=== Description of the task ===
Go to the line containing "run 2: what" in the records below and retype from there through the final line, exactly.

=== Input material ===
**config.mk**
```make
export PLATFORM = sky130hd
export DESIGN_NAME = pipe_ctrl
export DESIGN_NICKNAME = d
export VERILOG_FILES = /design/src/rtl/pipe_ctrl.sv
export SDC_FILE = /design/constraint.sdc
export NUM_CORES = 1
export LEC_CHECK = 0
export BUFFER_PORTS_ARGS = -buffer_cell sky130_fd_sc_hd__buf_2
export CAP_MARGIN = 10
export CELL_PAD_IN_SITES_DETAIL_PLACEMENT = 0
export CELL_PAD_IN_SITES_GLOBAL_PLACEMENT = 2
export CORE_MARGIN = 4
export CORE_UTILIZATION = 21
export CTS_BUF_LIST = sky130_fd_sc_hd__clkbuf_8
export CTS_CLUSTER_DIAMETER = 150
export CTS_CLUSTER_SIZE = 8
export DETAILED_ROUTE_END_ITERATION = 10
export PLACE_DENSITY = 0.76
export REMOVE_ABC_BUFFERS = 1
export SYNTH_ARGS = -nofsm -noshare
export SYNTH_HDL_FRONTEND = slang
export SYNTH_SLANG_ARGS = --single-unit
```
**constraint.sdc**
```tcl
create_clock -name clk -period 1.7 [get_ports clk]
set_clock_uncertainty 0.15 [all_clocks]
set_input_delay 0.085 -clock clk [delete_from_list [all_inputs] [get_ports clk]]
set_output_delay 0.085 -clock clk [all_outputs]
set_load 0.03 [all_outputs]
```
**src/rtl/pipe_ctrl.sv**
```systemverilog
// Stall/flush sequencer for the F/D/E/W pipeline.
// Define PIPE_CTRL_PERF_EN to add stall/flush/halt event counters.
module pipe_ctrl #(
  parameter int WAIT_W = 5
) (
  input  logic              clk,
  input  logic              rst,
  input  logic              mem_busy,
  input  logic              resume,
  input  logic [6:0]        d_rs,
  input  logic [6:0]        d_rt,
  input  logic              d_use_s,
  input  logic              d_use_t,
  input  logic [1:0]        de_rw,
  input  logic [5:0]        de_rd,
  input  logic              de_is_load,
  input  logic [WAIT_W-1:0] de_wait_time,
  input  logic              de_stop,
  input  logic              e_redirect,
  output logic [1:0]        fd_update,
  output logic [1:0]        de_update,
  output logic [1:0]        ew_update,
  output logic              pc_en,
  output logic              pc_redirect,
`ifdef PIPE_CTRL_PERF_EN
  output logic              halted,
  output logic [31:0]       stall_cnt,
  output logic [31:0]       flush_cnt,
  output logic [31:0]       halt_cnt
`else
  output logic              halted
`endif
);

  localparam logic [1:0] UPD_HOLD  = 2'b00;
  localparam logic [1:0] UPD_ADV   = 2'b01;
  localparam logic [1:0] UPD_FLUSH = 2'b10;

  typedef enum logic [1:0] {
    S_RUN,
    S_WAIT,
    S_HALT
  } state_e;

  state_e            state_q, state_d;
  logic [WAIT_W-1:0] cnt_q, cnt_d;
  logic              flow;
  logic              load_use;

  // Integer r0 never creates a dependency; FP f0 does.
  function automatic logic src_hit(
    input logic [6:0] src,
    input logic [1:0] rw,
    input logic [5:0] rd
  );
    src_hit = (rw != 2'b00) && (rw[1] == src[6]) &&
              (rd == src[5:0]) && !(!rw[1] && rd == 6'd0);
  endfunction

  assign load_use = de_is_load &&
    ((d_use_s && src_hit(d_rs, de_rw, de_rd)) ||
     (d_use_t && src_hit(d_rt, de_rw, de_rd)));

  always_ff @(posedge clk) begin
    if (rst) begin
      state_q <= S_RUN;
      cnt_q   <= '0;
    end else begin
      state_q <= state_d;
      cnt_q   <= cnt_d;
    end
  end

  always_comb begin
    state_d     = state_q;
    cnt_d       = cnt_q;
    fd_update   = UPD_HOLD;
    de_update   = UPD_HOLD;
    ew_update   = UPD_HOLD;
    pc_en       = 1'b0;
    pc_redirect = 1'b0;
    halted      = 1'b0;
    flow        = 1'b0;
    if (rst) begin
      fd_update = UPD_FLUSH;
      de_update = UPD_FLUSH;
      ew_update = UPD_FLUSH;
      state_d   = S_RUN;
      cnt_d     = '0;
    end else begin
      unique case (state_q)
        S_RUN: begin
          if (mem_busy) begin
            state_d = S_RUN;
          end else if (de_stop) begin
            ew_update = UPD_FLUSH;
            state_d   = S_HALT;
          end else if (de_wait_time != '0) begin
            ew_update = UPD_FLUSH;
            cnt_d     = de_wait_time;
            state_d   = S_WAIT;
          end else begin
            flow = 1'b1;
          end
        end
        S_WAIT: begin
          if (mem_busy) begin
            cnt_d = cnt_q;
          end else if (cnt_q > WAIT_W'(1)) begin
            ew_update = UPD_FLUSH;
            cnt_d     = cnt_q - WAIT_W'(1);
          end else begin
            flow    = 1'b1;
            cnt_d   = '0;
            state_d = S_RUN;
          end
        end
        S_HALT: begin
          halted = 1'b1;
          if (resume) begin
            de_update = UPD_FLUSH;
            ew_update = UPD_FLUSH;
            state_d   = S_RUN;
          end
        end
        default: begin
          state_d = S_RUN;
          cnt_d   = '0;
        end
      endcase

      // Execute is free to move: redirect beats load-use.
      if (flow) begin
        if (e_redirect) begin
          fd_update   = UPD_FLUSH;
          de_update   = UPD_FLUSH;
          ew_update   = UPD_ADV;
          pc_en       = 1'b1;
          pc_redirect = 1'b1;
        end else if (load_use) begin
          fd_update = UPD_HOLD;
          de_update = UPD_FLUSH;
          ew_update = UPD_ADV;
        end else begin
          fd_update = UPD_ADV;
          de_update = UPD_ADV;
          ew_update = UPD_ADV;
          pc_en     = 1'b1;
        end
      end
    end
  end

`ifdef PIPE_CTRL_PERF_EN
  logic [31:0] stall_cnt_q, flush_cnt_q, halt_cnt_q;

  always_ff @(posedge clk) begin
    if (rst) begin
      stall_cnt_q <= '0;
      flush_cnt_q <= '0;
      halt_cnt_q  <= '0;
    end else begin
      if (!pc_en && state_q != S_HALT)
        stall_cnt_q <= stall_cnt_q + 32'd1;
      if (pc_redirect)
        flush_cnt_q <= flush_cnt_q + 32'd1;
      if (halted)
        halt_cnt_q <= halt_cnt_q + 32'd1;
    end
  end

  assign stall_cnt = stall_cnt_q;
  assign flush_cnt = flush_cnt_q;
  assign halt_cnt  = halt_cnt_q;
`endif

endmodule

```
Word level (Yosys, flattened, before mapping):

Index checks and enable logic that the tools add are counted.

* flip-flop bits (word level): 7
* output and inout port bits: 9

* add/sub/neg operators: 1
* magnitude comparators: 1
* equal/unequal tests: 13
* multiplexer cells: 47
* bitwise operators: 1
* reduce and logical (&&, ||, !) cells: 19

Operators by type and width (count)
* $mux W2: 22
* $mux W5: 5
* $mux W1: 16
* $pmux W5 S3: 1
* $eq A6 B6 Y1: 2
* $ne A2 B2 Y1 const B: 6
* $pmux W2 S3: 2
* $logic_and A1 B1 Y1: 10
* $logic_not A6 Y1: 1
* $gt A5 B1 Y1 const B: 1
* $reduce_and A5 Y1: 1
* $reduce_bool A5 Y1: 1
* $sub A5 B1 Y5 const B: 1
* $ne A4 B4 Y1 const B: 1
* $reduce_and A4 Y1: 1
* $eq A1 B1 Y1: 2
* $eq A2 B1 Y1 const B: 1
* $eq A2 B2 Y1 const B: 1
* $logic_not A1 Y1: 2
* $logic_not A2 Y1: 1
* $pmux W1 S2: 1
* $reduce_bool A2 Y1: 1
* $logic_or A1 B1 Y1: 1
* $not A1 Y1: 1

Longest topological paths before layout:

Gate-level depths: netlist (run 1).

* word-level depth: 11
* gate-level depth with buffers: 7
* depth with buffers taken out: 6

Worst setup path after synthesis (run 1):

No wires, ideal clock.

* path type: reg-to-output
* start: reg cnt_q[2]
* end: out fd_update[0]
* arrival: 2.035 ns
* required time: 1.465 ns
* setup slack: -0.570 ns
* stages on the path, launching flop included: 7
* path buffers: 1
* path through: dfxtp_1 -> nor3_1 -> o211ai_1 -> a21boi_1 -> and2b_1 -> nor3b_2 -> buf_4

* word-level cells in the longest chain between the ends: 7

RTL lines
* from (decl): line 46 `logic [WAIT_W-1:0] cnt_q, cnt_d;`
* from (signal assigned): line 70 `cnt_q <= cnt_d;`
* $gt A5 B1 Y1: line 109 `end else if (cnt_q > WAIT_W'(1)) begin`
* $mux W1: line 109
* $mux W1: line 107 `if (mem_busy) begin`
* $pmux W1 S2: line 91 `unique case (state_q)`
* $mux W1: line 84 `if (rst) begin`
* $mux W2: line 133 `if (flow) begin`
* $mux W2: line 84
* to (decl): line 20 `output logic [1:0] fd_update,`

Every way passes these cells. The select of a mux whose other input is x is not followed.

Worst setup path after layout (run 1):

* start: reg cnt_q[4]
* end: out de_update[0]

* word-level cells in the longest chain between the ends: 7

RTL lines
* $gt A5 B1 Y1: line 109
* $mux W1: line 109
* $mux W1: line 107
* $pmux W1 S2: line 91
* $mux W1: line 84
* $mux W2: line 133
* $mux W2: line 84
* to (decl): line 21 `output logic [1:0] de_update,`

Every way passes these cells. The select of a mux whose other input is x is not followed.

==> results of run 1 <==
## flip-flops by register name, summed over array words and instances (netlist names)
signal and cells:
state_q 2, cnt_q 5
## stage by stage
step	TNS, ns	hold WS [ns]	setup WS [ns]	cell area (sq um)	total power (W)
after floorplan	-1.704	0.007760	-0.6184	819.5	0.0003449
after global placement	-0.2819	0.2329	-0.08538	1242	0.0004917
after detailed placement	-0.3850	0.2389	-0.1059	1242	0.0004920
after CTS	-1.056	0.002387	-0.2035	1408	0.0007606
after global routing	-1.807	0.01656	-0.3064	1408	0.0008051
final	-0.9318	0.006940	-0.1842	1408	0.0007475
## Yosys cell counts, types with 2 or more instances
library cell,n,area (sq um)
inv_1,5,18.77
clkbuf_1,2,7.510
xor2_1,2,17.52
o21ai_0,8,40.04
nand2_1,13,48.80
nand3_1,6,30.03
ha_1,2,25.02
a21boi_1,2,15.01
o211ai_1,3,22.52
dfxtp_1,7,140.1
nor4_1,2,12.51
and2_1,4,25.02
or3_1,2,12.51
xnor2_1,12,105.1
nor2_1,10,37.54
a211oi_1,4,30.03
a2bb2oi_1,2,17.52
nand4_1,2,12.51
a21oi_1,3,15.01
nor3_1,3,15.01
nor3b_1,3,22.52
## power breakdown
| part | leakage [nW] | switching, W | total (W) | internal [W] |
|---|---|---|---|---|
| logic | 0.528 | 0.000161 | 0.000327 | 0.000166 |
| registers | 0.0586 | 0.0000107 | 0.000189 | 0.000178 |
| clock network | 0.0269 | 0.0000756 | 0.000232 | 0.000156 |
## cell type report
type,instances,share of cell area [%]
Multi-Input combinational cell,99,50.31
Clock buffer,3,2.933
Inverter,5,1.333
Sequential cell,7,10.22
Clock inverter,1,0.2667
Tap cell,48,4.267
Timing Repair Buffer,65,30.67
## timing repair
| item | in CTS | in global routing |
|---|---|---|
| gates resized for setup | 30 | 2 |
| setup buffers | 3 | 1 |
| endpoints found under the setup margin | 7 | 8 |
| hold endpoints to repair | 0 | 0 |
| pin swaps | 7 | 4 |
## how the worst min path moves through the flow
| stage | slack, ns | depth (start not counted) | endpoint |
|---|---|---|---|
| after detailed placement | 0.24 | 2 | state_q[0] |
| final | 0.007 | 2 | state_q[0] |
| after floorplan | 0.008 | 1 | state_q[0] |
| after CTS | 0.002 | 2 | state_q[0] |
| after global placement | 0.23 | 3 | state_q[1] |
| after global routing | 0.02 | 2 | state_q[1] |
## cell families (layout without fill, tap and decap cells)
logic type               Yosys count  after routing  share of synthesized area (%)
XOR/XNOR                          14             14                          14.69
flip-flops                         7              7                          16.79
buffers and inverters              8             74                          4.049
multiplexers                       1              1                          1.199
AND/OR/NAND/NOR                   53             53                          34.63
AO/OA/AOI/OAI                     29             29                          25.64
adder cells (fa/ha/maj)            2              2                          2.998
## per-layer routing
layer  up-vias  wire (um)
li1        549          -
met1       478       1175
met2        28       1368
met3         2        105
met4         0         14
met5         -          0
==> out/metrics.cfg, run 1 <==
[logic_synthesis]
yosys_register_bits = 7
synth-async-reset-ratio_pct = 0
syn_area_sq_um = 834.6
ys_seq_area_share_pct = 16.79
ys.flop_type = dfxtp_1
avgSynthCellArea_sq_um = 7.321
synth_edf_count = 0
synthCells = 114
synth_cell_types = 38
synth-warning-count = 0

[route]
vias_per_cell = 4.636
vias = 1057
wirelength_mm = 2.662
drc = 0
initialDrtViolationCount = 26
wl_per_cell_um = 11.68
ant_nets = 0
firstDrtPassIters = 4

[floorplanning]
die_area_sq_mm = 0.005047
start_util_pct = 22.29
die_x_um = 71.04
ios = 45
core_sq_mm = 0.003744
die_y_um = 71.04
rows = 22

[grt]
antenna_found_initial = 0
track_usage_pct = 10.87
globalRouteOverflowTotal = 0
grt_pass1_vias = 1061
gr-usage-met2_pct = 19.16
use_met1_pct = 13.22
grt_max_degree = 12
grt_use_met3_pct = 2.273
grt.busiest_layer = met2
grt_pass1_wl_mm = 4.533

[cts]
root_buffer = clkbuf_8
cts_max_path_buffers = 2
cts_tree = built
clk_latency_ns = 0.23
cts_made_buffers = 3
ctsHoldBuffers = 0
htreeDepth = 1
clock-sinks = 7
clk_pin_slew_worst_paths_ns = 0.04

[sta]
max_clock_freq_ghz = 0.5307
worst_slew_pin_slew_ns = 0.6683
rsz0062_at_grt = true
finalSetupViolCount = 8
worst_slack_ns = -0.1842
finalCritPeriodShare_pct = 110.8
final_max_slew_viol_count = 0
finalCriticalPeriod_ns = 1.884
slew_headroom_pct = 55.07
hold_viol = 0

[place]
hpwl_mm = 2.288
io_buffers = 44
place_inst = 222
gp_congestion = 0.8576

[setup_path]
crit_buf_inv = 1
ff2ff_path_depth = 3
cpMaxStageDelayCell = dfxtp_2
critical_path.top_delay_family = simple AND/OR/NAND/NOR gates
r2r-start = state_q[0]
slowest_delay_ns = 0.32
cp-start-kind = flop
rrSetupSlack_ns = 0.12
worst_ep_arrival_time_ns = 1.65
crit_required_ns = 1.46
crit_path_end_kind = primary output
critPathLaunch = cnt_q[4]
path_cells = nor3_2 -> o211ai_1 -> a21boi_1 -> and2b_2 -> nor3b_4 -> buf_6
crit_type = reg2out
crit_fanout = 3
cp-endpoint = de_update[0]
worstReg2RegEnd = cnt_q[2]
crit_cells = 6

[finish]
layout_commonest_cell = buf_2
multi_input_area_sq_um = 708.2
finish.utilization_pct = 37.60
n_fill_cell = 408
n_antenna_cell = 0
syn_to_final_growth_pct = 68.67
stdcell_count = 228
final_nets = 219
drive_above_1_share_pct = 47.22
final_cell_mix = buf_2, buf_4, nand2_1
regArea_sq_um = 143.9

[worst_hold_path]
min_from = rst
hp-class = in2reg

[pwr]
p_leak_nw = 0.6134
cellPowerDensity_mw_per_mm2 = 531.0
peakVddDrop_mv = 0.1817

[outcome]
status = finished, violations left
violations = negative setup slack

[flow_run]
max_cap_violations = 0

No activity file was read; power rests on OpenSTA's default activity.
==> run 2: changes to the inputs <==
CELL_PAD_IN_SITES_DETAIL_PLACEMENT = 1   (was 0)
CELL_PAD_IN_SITES_GLOBAL_PLACEMENT = 1   (was 2)
CORE_UTILIZATION = 25   (was 21)
PLACE_DENSITY = 0.7   (was 0.76)
clock period = 1.5 ns   (was 1.7 ns; I/O delays follow)
==> out/metrics.cfg, run 2 (synthesis results as in run 1) <==
[finish]
top_register = cnt_q
stdcell_area_sq_mm = 0.001655  ; +18%
drive_above_1_share_pct = 57.92  ; +11 points
n_antenna_cell = 0  ; unchanged
final_cell_mix = buf_4, buf_2, xnor2_1, nand2_1, buf_6
largest_register_ffs = 5  ; unchanged
layout_commonest_cell = buf_4
multi_input_area_sq_um = 775.7  ; +9.5%
syn_to_final_growth_pct = 98.35
final_nets = 241  ; +10%
stdcell_count = 246  ; +7.9%
largestRegisters = cnt_q x5, state_q x2
n_fill_cell = 403  ; -1.2%
regArea_sq_um = 148.9  ; +3.5%

[pwr]
power_w = 0.001010  ; +35%
p_leak_nw = 0.7390  ; +20%
sw_frac_of_total_pct = 35.83  ; +2.7 points
peakVddDrop_mv = 0.2365  ; +30%
seqPwrFrac_pct = 21.7  ; -3.6 points
power.share.clock_pct = 28.3  ; -2.7 points
p_int_w = 0.0006482  ; +30%
cellPowerDensity_mw_per_mm2 = 610.2  ; +15%
comb_power_share_pct = 50.1  ; +6.4 points
switchingPower_w = 0.0003619  ; +46%

[grt]
grt_max_degree = 11  ; -1
globalRouteOverflowTotal = 0  ; unchanged
grt_pass1_vias = 1377  ; +30%
antenna_found_initial = 0  ; unchanged
grt_pass1_wl_mm = 6.658  ; +47%
track_usage_pct = 19.97  ; +9.1 points

[floorplanning]
start_util_pct = 26.68  ; +4.4 points
core_sq_mm = 0.003128  ; -16%
die_area_sq_mm = 0.004326  ; -14%
rows = 20  ; -9.1%
ios = 45  ; unchanged
die_y_um = 65.78  ; -7.4%
die_x_um = 65.78  ; -7.4%

[setup_path]
critPathLaunch = cnt_q[1]
critical_path.top_delay_family = compound AO/OA/AOI/OAI gates
worst_ep_arrival_time_ns = 1.77  ; +0.12 ns
path_cells = inv_2 -> ha_4 -> o211ai_1 -> a21boi_2 -> buf_4 -> a211oi_2 -> nand2_1 -> buf_6
r2r-start = cnt_q[1]
crit_required_ns = 1.27  ; -0.19 ns
crit_type = reg2out
cp-start-kind = flop
crit_path_end_kind = primary output
cpMaxStageDelayCell = dfxtp_2
crit_buf_inv = 3  ; +2
slowest_delay_ns = 0.34  ; +0.02 ns
crit_fanout = 3  ; unchanged

[sta]
finalCritPeriodShare_pct = 132.8
finalSetupViolCount = 12  ; +4
finalCriticalPeriod_ns = 1.992
final_max_slew_viol_count = 0  ; unchanged
slew_headroom_pct = 65.97  ; +11 points
hold_viol = 0  ; unchanged
rsz0062_at_grt = true
worst_slack_ns = -0.4923  ; -0.3081 ns
max_clock_freq_ghz = 0.5019
worst_slew_pin_slew_ns = 0.5058  ; -0.1624 ns

[place]
io_buffers = 44  ; unchanged
place_inst = 237  ; +6.8%
gp_congestion = 0.8009  ; -6.6%
place_area_sq_mm = 0.001380  ; +11%
hpwl_mm = 2.951  ; +29%

[route]
routed-wl-met3_um = 127  ; +21%
vias = 1225  ; +16%
wl_per_cell_um = 16.99  ; +46%
firstDrtPassIters = 4  ; unchanged
drc = 0  ; unchanged
vias_per_cell = 4.980  ; +7.4%
initialDrtViolationCount = 44  ; +69%
ant_nets = 0  ; unchanged
highest_layer = met4
wirelength_mm = 4.180  ; +57%
wl_met2_mm = 2.254  ; +65%
met1Wirelength_mm = 1.676  ; +43%

[cts]
htreeDepth = 1  ; unchanged
cts_max_path_buffers = 2  ; unchanged
clock-sinks = 7  ; unchanged
cts_tree = built
root_buffer = clkbuf_8
clk_latency_ns = 0.24  ; about the same
clk_pin_slew_worst_paths_ns = 0.05  ; about the same
cts_made_buffers = 3  ; unchanged

[worst_hold_path]
hp-class = in2reg
min_from = resume

[outcome]
status = finished, violations left
violations = negative setup slack

[flow_run]
max_cap_violations = 0  ; unchanged

run 2: changes by cell type in the layout (fill, tap and decap cells not counted), sizes merged:
cell and change:
buf +21, clkinv +1, dlygate4sd3 +1, inv -1
run 2: cell type report:
type	instances	area share [%]
Inverter	5	1.134
Sequential cell	7	8.995
Tap cell	44	3.326
Clock buffer	3	2.494
Multi-Input combinational cell	99	46.86
Timing Repair Buffer	87	36.89
Clock inverter	1	0.3023
run 2: final timing paths:
path | depth (start not counted) | end | slack (ns)
max | 8 | de_update[1] | -0.49
min | 3 | state_q[1] | 0.01
max reg2reg | 9 | cnt_q[2] | -0.13
min reg2reg | 2 | state_q[0] | 0.42
run 2: layer usage:
metal | up-vias | track usage [%]
met2 | 29 | 37.80
met3 | 12 | 3.231
met4 | 0 | 5.181
met1 | 594 | 22.79
met5 | - | 0
li1 | 590 | -
run 2: power by group through the flow:
stage	Clock [W]	Combinational, W	Sequential (W)
floorplan	0	0.000171	0.000219
global placement	0	0.000391	0.000213
detailed placement	0	0.000410	0.000213
global route	0.000295	0.000547	0.000221
finish	0.000286	0.000506	0.000219
CTS	0.000283	0.000461	0.000215
run 2: per-stage QoR:
step           utilization, %  TNS, ns  hold slack [ns]  setup slack (ns)
2_1_floorplan               -   -2.537        -0.002240           -0.8084
3_5_place_dp            44.12   -2.978           0.2199           -0.3007
4_1_cts                 50.44   -2.548         0.007825           -0.4145
5_1_grt                 52.92   -4.314          0.03402           -0.5915
3_3_place_gp            44.12   -2.352           0.2148           -0.2758
6_report                52.92   -3.371          0.01009           -0.4923
run 2: what timing repair did:
action                                  CTS  global route
hold buffers                              1             0
gates resized for setup                  36            21
endpoints found under the setup margin   14            14
pin swaps                                 9            13
setup buffers                             4             3
hold endpoints to repair                  1             0
run 2: worst register-to-register path, cell delays in order, from the launching register on:
cell     delay (ns)
dfxtp_2        0.34
inv_2          0.06
buf_4          0.13
buf_6          0.11
buf_6          0.11
ha_4           0.15
xor2_1         0.14
nand3_1        0.08
o21ai_1        0.07
a22o_1         0.18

=== Result below ===
run 2: what timing repair did:
action                                  CTS  global route
hold buffers                              1             0
gates resized for setup                  36            21
endpoints found under the setup margin   14            14
pin swaps                                 9            13
setup buffers                             4             3
hold endpoints to repair                  1             0
run 2: worst register-to-register path, cell delays in order, from the launching register on:
cell     delay (ns)
dfxtp_2        0.34
inv_2          0.06
buf_4          0.13
buf_6          0.11
buf_6          0.11
ha_4           0.15
xor2_1         0.14
nand3_1        0.08
o21ai_1        0.07
a22o_1         0.18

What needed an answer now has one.